Un cammino complesso e non del tutto riferibile a fatti soltanto pittorici o artistici, che si rifà da un lato alla grande scuola rinascimentale di provenienza toscana, ma che dall’altro lato marca una differenza rispetto a quella via regia, cercando di affermare caratteri ed esigenze totalmente autoctoni. Fu così che la grande lingua rinascimentale imparò nuovi accenti, fino a catturare il fascino di temi e modi più «bassi», popolari, mentre la lingua popolare acquistò nuova sintassi dandosi un’universalità prima sconosciuta. Tale principio di commistione fu poi adottato, non in pittura ma in letteratura, dallo stesso Testori, che evidentemente dovette elaborare a lungo, dentro di sé, questo processo così intimamente lombardo, fino a secernere quella lingua speciale che, a partire dagli anni ’70, avrebbe dato vita e forma al suo capolavoro teatrale, la Trilogia degli Scarrozzanti. Dove l’alto precipita nel basso per afferrarlo e riportarlo in un’altra altezza, nuova.
In questa dinamica trova già posto, a mio avviso (ma lo stesso Testori mi confermò in questa idea) il carattere così fisico del suo cattolicesimo, a conferma che le date della conversione sono spesso riferimenti di comodo non per la verità dei fatti ma per la nostra coscienza che non desidera confronti difficili.
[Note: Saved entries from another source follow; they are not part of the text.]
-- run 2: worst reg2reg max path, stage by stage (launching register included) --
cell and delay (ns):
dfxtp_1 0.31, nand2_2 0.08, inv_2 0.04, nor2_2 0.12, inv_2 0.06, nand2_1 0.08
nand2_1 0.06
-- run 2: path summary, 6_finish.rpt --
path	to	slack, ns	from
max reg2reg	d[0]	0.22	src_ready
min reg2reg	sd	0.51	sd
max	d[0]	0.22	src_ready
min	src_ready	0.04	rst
Abbiamo accomodato nell’anno 1977 la conversione del novatese e lì la vogliamo lasciare: ma così non è, almeno per chi consideri il cristianesimo più l’esercizio di una dinamica umana che la professione di un’ideologia religiosa.
Ma c’è di più. C’è che Gaudenzio fu non soltanto uno dei tanti artisti impegnati nella realizzazione dei Sacri Monti (siti di pellegrinaggio che riproducevano, per chi non poteva recarsi a Gerusalemme, la fisionomia stessa dei Luoghi Santi) ma fu, secondo la ricostruzione testoriana, l’ideatore stesso del Sacro Monte più famoso, quello di Varallo Sesia. C’è che la commistione, popolarissima nell’origine ed elevata da Gaudenzio tra le vette della sua già fortunata età, tra pittura e scultura dipinta in legno, costituì anche la chiave, il punto cardinale e originante di quello che sopra ho chiamato il romanzo di formazione di Giovanni Testori.
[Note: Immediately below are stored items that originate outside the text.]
## config.mk

```make
export PLATFORM = sky130hd
export DESIGN_NAME = player_press_conditioner_flat
export DESIGN_NICKNAME = d
export VERILOG_FILES = /design/src/rtl/player_press_conditioner_if.sv /design/src/rtl/player_press_conditioner.sv /design/src/flat_wrapper.sv
export SDC_FILE = /design/constraint.sdc
export NUM_CORES = 1
export LEC_CHECK = 0
export BUFFER_PORTS_ARGS = -buffer_cell sky130_fd_sc_hd__buf_2
export CAP_MARGIN = 20
export CORE_MARGIN = 2
export CORE_UTILIZATION = 34
export DETAILED_ROUTE_END_ITERATION = 10
export GPL_TIMING_DRIVEN = 0
export PLACE_DENSITY_LB_ADDON = 0.3
export REMOVE_ABC_BUFFERS = 1
export SETUP_SLACK_MARGIN = 0.2
export SLEW_MARGIN = 20
export SYNTH_ARGS = -nofsm -noshare
export SYNTH_HDL_FRONTEND = slang
export SYNTH_SLANG_ARGS = --single-unit
export TNS_END_PERCENT = 1
```

## constraint.sdc

```tcl
create_clock -name clk -period 1.5 [get_ports clk]
set_input_delay 0.225 -clock clk [delete_from_list [all_inputs] [get_ports clk]]
set_output_delay 0.225 -clock clk [all_outputs]
set_load 0.05 [all_outputs]
```

## src/rtl/player_press_conditioner_if.sv

```systemverilog
// Bundles the tick, enable, raw buttons and request outputs of the press conditioner.
// With PRESS_COUNT_EN defined, it also carries the delivered-press counters.
interface player_press_conditioner_if;
   logic       CE;
   logic       enable;
   logic       btn_l;
   logic       btn_r;
   logic       press_l;
   logic       press_r;
`ifdef PRESS_COUNT_EN
   logic [7:0] count_l;
   logic [7:0] count_r;

   modport master (output CE, enable, btn_l, btn_r, input press_l, press_r, count_l, count_r);
   modport slave  (input CE, enable, btn_l, btn_r, output press_l, press_r, count_l, count_r);
`else
   modport master (output CE, enable, btn_l, btn_r, input press_l, press_r);
   modport slave  (input CE, enable, btn_l, btn_r, output press_l, press_r);
`endif
endinterface

```

## src/rtl/player_press_conditioner.sv

```systemverilog
// Turns two raw player buttons into clean single-press pull requests for the light chain.
// Optional macro PRESS_COUNT_EN adds saturating 8-bit counters of the requests delivered.
module player_press_conditioner #(
   parameter int DEBOUNCE_CYCLES = 16,
   parameter int SYNC_STAGES     = 2
) (
   input logic                        clk,
   input logic                        reset_n,
   player_press_conditioner_if.slave  bus
);

   localparam int            CW        = (DEBOUNCE_CYCLES > 2) ? $clog2(DEBOUNCE_CYCLES) : 1;
   localparam logic [CW-1:0] DB_LAST   = CW'(DEBOUNCE_CYCLES - 1);
   localparam int            SW        = $clog2(SYNC_STAGES + 1);
   localparam logic [SW-1:0] SYNC_FILL = SW'(SYNC_STAGES);

   localparam logic [0:0] ST_IDLE    = 1'b0;
   localparam logic [0:0] ST_PRESSED = 1'b1;

   // Index 0 is the left player, index 1 the right player.
   logic [1:0]             btnRaw;
   logic [SYNC_STAGES-1:0] syncChain_q [2];
   logic [SYNC_STAGES-1:0] syncChain_d [2];
   logic [1:0]             syncLvl;
   logic [CW-1:0]          dbCnt_q [2];
   logic [CW-1:0]          dbCnt_d [2];
   logic [1:0]             stable_q, stable_d;
   logic [1:0]             stablePrev_q, stablePrev_d;
   logic [1:0]             armed_q, armed_d;
   logic [1:0]             pend_q, pend_d;
   logic [SW-1:0]          startCnt_q, startCnt_d;
   logic                   startDone;
   logic [1:0]             pressEdge;
   logic [1:0]             deliver;

   assign btnRaw    = {bus.btn_r, bus.btn_l};
   assign startDone = (startCnt_q == SYNC_FILL);

   // A button only arms once the synchroniser has flushed its reset zeros and shows it released,
   // so a button held through reset never counts as a press.
   always_comb begin
      startCnt_d   = startCnt_q;
      stablePrev_d = stable_q;
      if (!startDone) begin
         startCnt_d = startCnt_q + 1'b1;
      end
      for (int i = 0; i < 2; i++) begin
         syncChain_d[i] = {syncChain_q[i][SYNC_STAGES-2:0], btnRaw[i]};
         syncLvl[i]     = syncChain_q[i][SYNC_STAGES-1];
         stable_d[i]    = stable_q[i];
         dbCnt_d[i]     = '0;
         if (syncLvl[i] != stable_q[i]) begin
            if (dbCnt_q[i] == DB_LAST) begin
               stable_d[i] = syncLvl[i];
            end else begin
               dbCnt_d[i] = dbCnt_q[i] + 1'b1;
            end
         end
         armed_d[i]   = armed_q[i] | (startDone & ~syncLvl[i]);
         pressEdge[i] = (stable_q[i] == ST_PRESSED) && (stablePrev_q[i] == ST_IDLE)
                        && armed_q[i] && bus.enable;
         pend_d[i]    = pressEdge[i] | (pend_q[i] & ~bus.CE);
      end
   end

   always_ff @(posedge clk or negedge reset_n) begin
      if (!reset_n) begin
         for (int i = 0; i < 2; i++) begin
            syncChain_q[i] <= '0;
            dbCnt_q[i]     <= '0;
         end
         stable_q     <= '0;
         stablePrev_q <= '0;
         armed_q      <= '0;
         pend_q       <= '0;
         startCnt_q   <= '0;
      end else begin
         for (int i = 0; i < 2; i++) begin
            syncChain_q[i] <= syncChain_d[i];
            dbCnt_q[i]     <= dbCnt_d[i];
         end
         stable_q     <= stable_d;
         stablePrev_q <= stablePrev_d;
         armed_q      <= armed_d;
         pend_q       <= pend_d;
         startCnt_q   <= startCnt_d;
      end
   end

   // Both pending at once is a tie: neither side is delivered.
   assign deliver[0]  = pend_q[0] & ~pend_q[1];
   assign deliver[1]  = pend_q[1] & ~pend_q[0];
   assign bus.press_l = deliver[0];
   assign bus.press_r = deliver[1];

`ifdef PRESS_COUNT_EN
   logic [7:0] count_q [2];
   logic [7:0] count_d [2];

   always_comb begin
      for (int i = 0; i < 2; i++) begin
         count_d[i] = count_q[i];
         if (bus.CE && deliver[i] && (count_q[i] != 8'hFF)) begin
            count_d[i] = count_q[i] + 8'd1;
         end
      end
   end

   always_ff @(posedge clk or negedge reset_n) begin
      if (!reset_n) begin
         for (int i = 0; i < 2; i++) begin
            count_q[i] <= '0;
         end
      end else begin
         for (int i = 0; i < 2; i++) begin
            count_q[i] <= count_d[i];
         end
      end
   end

   assign bus.count_l = count_q[0];
   assign bus.count_r = count_q[1];
`endif

endmodule

```

## src/flat_wrapper.sv

```systemverilog
// flat-port wrapper written by rule: the top's interface ports become plain ports
module player_press_conditioner_flat 
#(
   parameter int DEBOUNCE_CYCLES = 16,
   parameter int SYNC_STAGES     = 2
)
  (clk, reset_n, bus_CE, bus_enable, bus_btn_l, bus_btn_r, bus_press_l, bus_press_r);
  player_press_conditioner_if bus_i ();
  input logic clk;
  input logic reset_n;
  input wire logic [$bits(bus_i.CE)-1:0] bus_CE;
  input wire logic [$bits(bus_i.enable)-1:0] bus_enable;
  input wire logic [$bits(bus_i.btn_l)-1:0] bus_btn_l;
  input wire logic [$bits(bus_i.btn_r)-1:0] bus_btn_r;
  output wire logic [$bits(bus_i.press_l)-1:0] bus_press_l;
  output wire logic [$bits(bus_i.press_r)-1:0] bus_press_r;
  assign bus_i.CE = bus_CE;
  assign bus_i.enable = bus_enable;
  assign bus_i.btn_l = bus_btn_l;
  assign bus_i.btn_r = bus_btn_r;
  assign bus_press_l = bus_i.press_l;
  assign bus_press_r = bus_i.press_r;
  player_press_conditioner #(.DEBOUNCE_CYCLES(DEBOUNCE_CYCLES), .SYNC_STAGES(SYNC_STAGES)) u_core (.clk(clk), .reset_n(reset_n), .bus(bus_i));
endmodule
```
Fu da questo teatro, immobile ma tesissimo, dove ogni «qui» e ogni «ora» suonano definitivi (il «qui» e l’«ora» della nascita, della Passione, della Crocifissione, che sono sempre «qui» e «ora», sia a Gerusalemme che a Varallo) Giovanni Testori attinse il modello del proprio teatro, anch’esso insistente su quella forza definitiva che rende sempre necessaria la rappresentazione scenica e, al tempo stesso, inutile ogni scioglimento. Come dire: la Croce fu vinta, il morto risorse, eppure quella morte, quel disonore (il «disonor del Golgota») resteranno sempre, marchio congiunto di salvezza e infamia, affinché sia proprio l’infamia ad essere salvata e portata, pur lorda di sangue, davanti a Dio. Insomma, il Sacro Monte costituì per Testori un modello teatrale e linguistico ineludibile, dando origine a quell’impasto potente che fu l’opera dello scrittore novatese, dal quale non si può né si deve scindere ciò che è «lingua» da ciò che è «teatro».


Per questo salutiamo con piacere il volume riedito da Medusa. Con un solo appunto: perché non corredare il volume con le necessarie illustrazioni così da rendere edotto il lettore meno addentro circa gli oggetti di cui si sta discutendo? Perché inserire, come unico materiale iconografico, undici tavole di Ilario Fioravanti - di cui, se non sbaglio, Testori in questo libro non parla mai?